The objective of this project is to fundamentally alter the chemistry of the lignin polymer in such a way that it radically alters the ease with which it can be removed from biofuel crops, thus substantially increasing yields of cell wall-derived sugars and the efficiency of their subsequent fermentation without compromising the viability of the plants themselves. This proposal focuses on establishing an enzymatic toolbox for the production of lignin modification molecules (LMMs). These will be created by manipulation of genes and gene sequences of enzymes from different classes present in the plant genome. The component objectives of the project include:

  1. Identification of P450s active against phenylpropanoid pathway intermediates and related molecules for the production of LMMs.
  2. Assignment of function to SCPL acyltransferases.
  3. Analysis of BAHD acyltransferase substrate specificity.
  4. Generation of chimeric LMM biosynthetic enzymes with novel catalytic properties.
  5. Development of an Arabidopsis model for LMM deployment.

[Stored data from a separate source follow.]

[/design/flow/config.mk]
export PLATFORM = sky130hd
export DESIGN_NAME = SnS_divider
export DESIGN_NICKNAME = SnS_divider
export VERILOG_FILES = /design/flow/design.v
export SDC_FILE = /design/flow/constraint.sdc
export NUM_CORES = 4
export LEC_CHECK = 1
export CORE_AREA = 10 10 85 85
export DIE_AREA = 0 0 95 95
export SYNTH_HDL_FRONTEND = slang
[/design/flow/constraint.sdc]
current_design SnS_divider

set clk_period 6.5
set clk_io_pct 0.2

create_clock -name clk0 -period $clk_period [get_ports {clk}]

set non_clock_inputs [all_inputs -no_clocks]
set_input_delay [expr $clk_period * $clk_io_pct] -clock clk0 $non_clock_inputs
set_output_delay [expr $clk_period * $clk_io_pct] -clock clk0 [all_outputs]
[/design/flow/design.v]
`timescale 1ns/10ps
module SnS_divider (
    input clk,
    input rst,
    input [2:0] cycle_cnt,
    input [6:0] divider,
    input [6:0] dividend,
    output [7:0] frac_val  
);
reg [7:0] remainder;
reg [7:0] qoutient;
wire [7:0] remainder_shift = (cycle_cnt == 3'd7) ? {dividend, 1'b0} : (remainder << 1);
wire       isGE            = (remainder_shift >= {1'b0, divider});
wire [7:0] remainder_next  = isGE ? (remainder_shift - {1'b0, divider})
                                  : remainder_shift;
wire [7:0] qoutient_next   = {qoutient[6:0], isGE};
assign frac_val = qoutient;
always @(posedge clk) begin
    if (rst) begin
        remainder  <= dividend;
        qoutient   <= 8'd0;    
    end else begin
        remainder  <= remainder_next; 
        qoutient   <= qoutient_next;
    end
end
endmodule
[/design/flow/run.sh]
#!/bin/bash
# OpenROAD 26Q1-2900-gdf79404cd8, Yosys 0.63+post, stock flow scripts
make -C /OpenROAD-flow-scripts/flow DESIGN_CONFIG=/design/flow/config.mk WORK_HOME=/design/flow/orfs finish
==> impl_report.txt <==
RUN METRICS
----------------------------------------------------
[Floorplanning]
  IO Pins ........................ 27
  Vert. Die Dim ........................ between 90 and 100 um
  Placeable core region ........................ 5470 sq um
  Die area ........................ ~9000 sq um
  Core Rows ........................ 27
  Horiz. Die Dim ........................ 95 um
  Initial core utilization ........................ 18.4%

[Yosys]
  Library cell with the largest summed area after synthesis ........................ sky130_fd_sc_hd__dfxtp_1
  Post-synthesis compound-gate area fraction ........................ ~28%
  Prevailing logic family in the synthesized netlist ........................ AND-OR/OR-AND gates
  Post-synthesis mux area share ........................ a little under 9%
  Prevailing post-synth register cell ........................ sky130_fd_sc_hd__dfxtp_1
  Cell area after technology mapping ........................ between 1000 and 1500 sq um
  Yosys top cell area share ........................ between 20% and 30%
  Post-synthesis xor/xnor area fraction ........................ 0.871%
  Yosys cell count ........................ between 100 and 150
  EDFF count, synth ........................ 0
  Mapped Cells ........................ between 100 and 150
  Simple logic cell fraction of the synthesized area ........................ 16.7%
  Post-synth area from yosys stat ........................ 1010 sq um
  Number of storage elements in the synthesis netlist ........................ 15
  Cell area leaders ........................ sky130_fd_sc_hd__dfxtp_1 30%, sky130_fd_sc_hd__ha_1 8.7%, sky130_fd_sc_hd__mux2_2 5.6%, sky130_fd_sc_hd__nor2b_1 5.0%, sky130_fd_sc_hd__inv_1 4.5%
  Number of distinct library cells after synthesis ........................ slightly above 40
  Sequential element share of the synthesized area ........................ 29.9%
  Average size of a mapped cell ........................ between 9 and 10 sq um
  Post-synth ARST share ........................ 0%
  Warnings from Yosys ........................ 0
  Area share of fa/ha/maj cells after synthesis ........................ between 10% and 20%

[Timing]
  Final setup slack of the worst path ........................ 2860 ps
  Upper clock frequency limit ........................ between 200 and 300 MHz
  Number of max-slew violations in the final report ........................ 0
  Setup Total Neg Slack ........................ 0 ps
  Worst-case clock skew ........................ roughly 2.0 ps
  Minimum clock period ........................ roughly 3600 ps
  Final period utilization ........................ a little under three fifths
  Endpoints failing hold ........................ 0
  Worst Tran Pin Value ........................ about 440 ps
  Setup violators final ........................ 0
  RSZ-0062 raised after global routing ........................ false
  Worst slew margin ........................ between 70% and 80%

[Setup path]
  Worst setup path class ........................ input port to flip-flop
  Critical Path End Type ........................ flip-flop
  Reg2Reg Setup Slack ........................ about 4400 ps
  Arrival time at the worst endpoint ........................ 3770 ps
  Critical path, cell by cell ........................ clkdlybuf4s50_1 -> nand3_4 -> mux2_2 -> ha_1 -> o21ai_1 -> a21oi_4 -> o31ai_4 -> a2111oi_4 -> a311o_1
  Delay of the slowest critical-path stage ........................ ~500 ps
  Startpoint types ........................ input port
  Peak fanout along the critical path ........................ 7
  Data required time of the critical path ........................ 6630 ps
  Max stage delay cell, worst path ........................ sky130_fd_sc_hd__clkdlybuf4s50_1

[Clocking]
  Number of buffers created by CTS ........................ 3
  Max Buffers Root-to-Sink ........................ 2
  Clock latency on the worst-skew pair ........................ between 200 and 250 ps
  Cts repair resizes ........................ 0
  TritonCTS clock tree ........................ done
  Clock transition time at the flip-flop clock pins of the worst setup and hold paths ........................ 60 ps
  Setup repair bufs after CTS ........................ 0
  Clock sinks ........................ 15
  Maximum level of the CTS H-tree ........................ 1
  CTS Root Cell ........................ sky130_fd_sc_hd__clkbuf_8
  Hold bufs inserted after CTS ........................ 0

[Power and ir drop]
  Static Leak ........................ roughly 0.54 nW
  Power density of the placed cells ........................ 268 nW/um^2
  Maximum resistive drop on vdd ........................ roughly 0.084 mV

[Placement]
  Half-perimeter wire length after detailed placement ........................ around 2000 um
  Gpl congestion ........................ just over 0.8
  Post-placement setup slack ........................ roughly 2600 ps
  Number of port buffers ........................ 26

[Routing]
  Drt wl/cell ........................ 11.8 um
  Iteration-0 DRC Markers ........................ 53
  Mean number of vias per cell ........................ around 4
  Antenna diodes ........................ 0
  Number of nets with antenna violations after routing ........................ 0
  First drt pass iteration count ........................ 4
  Total via count in the routed design ........................ between 800 and 900
  DRC ........................ 0
  Total detailed-routing wirelength ........................ around 2400 um

[Hold path]
  HP Class ........................ flip-flop to flip-flop

[Global routing]
  Grt total ovfl ........................ 0
  Met3 track demand over resource in global routing ........................ around 1.8%
  First-pass GRT wire length ........................ between 3000 and 4000 um
  Met1 usage in global routing ........................ ~7.6%
  GRT Total Usage ........................ roughly 5.4%
  Largest net degree at the start of global routing ........................ 23
  Initial antenna violation count ........................ 0
  GRT Max-Usage Layer ........................ met1
  Via count of the first global-routing pass ........................ 792
  Met2 Usage GRT ........................ 7.55%

[Run]
  Total number of warnings across the stage logs ........................ 26
  # Max-Cap Violations ........................ 0

[Layout]
  Top cell excl fill/tap ........................ sky130_fd_sc_hd__clkdlybuf4s50_1
  Count of filler cells inserted in the layout ........................ 598
  Share of cells above drive strength 1 ........................ between 15 and 20%
  Commonest cells after routing, fill and taps aside ........................ 26 x sky130_fd_sc_hd__clkdlybuf4s50_1, 15 x sky130_fd_sc_hd__dfxtp_1, 12 x sky130_fd_sc_hd__inv_1
  Area overhead of the layout relative to synthesis ........................ 39.3%

[Run status]
  Result of the run ........................ complete, no violations

----------------------------------------------------
-- worst max-delay path, delay by kind of cell --
kind | cells | cell delay (ps)
AND-OR/OR-AND | 5 | 1120
AND/OR/NAND/NOR | 1 | 160
multiplexers | 1 | 340
adder cells (fa/ha/maj) | 1 | 350
buffers and inverters | 1 | 500
-- cells in the mapped netlist (all sizes together) (2+ instances only) --
cell type / instances
o31a: 2
mux2i: 2
nor2b: 8
nor4: 2
o31ai: 2
nand3: 2
dfxtp: 15
ha: 7
clkbuf: 2
mux2: 5
a2bb2oi: 2
a31oi: 4
nor2: 7
o21ai: 6
o21a: 3
a21oi: 2
inv: 12
nand2: 6
-- cell families (layout without fill, tap and decap cells) --
logic type | after synthesis | count (layout)
adders and majority gates | 8 | 8
and+or+nand+nor | 29 | 29
muxes | 7 | 7
buffers and inverters | 14 | 43
DFF | 15 | 15
xor gates and xnor gates | 1 | 1
AOI/OAI and AO/OA | 30 | 30
-- final timing paths --
check            endpoint  cells past startpoint    startpoint
max          remainder[4]                      9  cycle_cnt[1]
min           frac_val[5]                      1   frac_val[4]
max reg2reg  remainder[4]                      7  remainder[2]
min reg2reg   frac_val[5]                      1   frac_val[4]
-- layer usage --
| metal | vias up | part of all wire (%) |
|---|---|---|
| met5 | - | 0 |
| met4 | 0 | 1.7 |
| met3 | 4 | 6.7 |
| met2 | 21 | 41 |
| met1 | 357 | 50 |
| li1 | 435 | - |
-- power by group --
group	switching (mW)	internal, mW	total [mW]	leakage, nW
Combinational	0.0984	0.0897	0.188	0.389
Clock	0.0303	0.0433	0.0736	0.0228
Sequential	0.00561	0.108	0.114	0.124
-- metrics by stage --
stage                     power, mW  hold slack, ps  cell area, sq um  util [%]  instances
after floorplan               0.256             414              1010         -        104
after global routing          0.407             476              1400      25.6        205
final                         0.376             461              1400      25.6        205
after CTS                     0.382             463              1400      25.6        205
after detailed placement      0.304             453              1360      24.8        201
after global placement        0.306             445              1360      24.8        201
-- state kept, by name, indices dropped and copies added, names as in the netlist --
register	count
remainder	7
frac_val	8
-- area by class of cell --
class	count	area (sq um)	area share, %
repair buffers	27	268	19.1
inverters	12	45.0	3.21
multi-input cells	75	653	46.6
clock buffers	4	45.0	3.21
flip-flops and latches	15	300	21.4
well taps	72	90.1	6.43
Power figures rest on the tool's default switching activity, not on a simulated workload.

Cytochrome P450 dependent mono-oxygenases (P450s) represent a superfamily of heme-containing proteins, most of which catalyze NADPH- and O2-dependent hydroxylation reactions. The analysis of a number of mutants and transgenic plants has demonstrated the role that P450s play in determining lignin monomer composition. The isolation of additional P450s that lead to unique hydroxylation patterns in monolignols could generate lignins with novel chemical properties that may improve lignin degradability. The group of proteins known as BAHD acyltransferases use Coenzyme A (CoA) thioesters as activated donors in acyltransferase reactions that generate dimeric phenylpropanoid conjugates.
Figure 1

These are acyltransferases that use sinapoylglucose for the synthesis of sinapic acid esters including the LMM candidate 1, 2- disinapoylglucose. The hope is that the expression of SCPL acyltransferases in lignifying tissues will generate LMMs with internal ester linkages that will be incorporated into the lignin polymer and vastly improve the ease with which lignin can be degraded.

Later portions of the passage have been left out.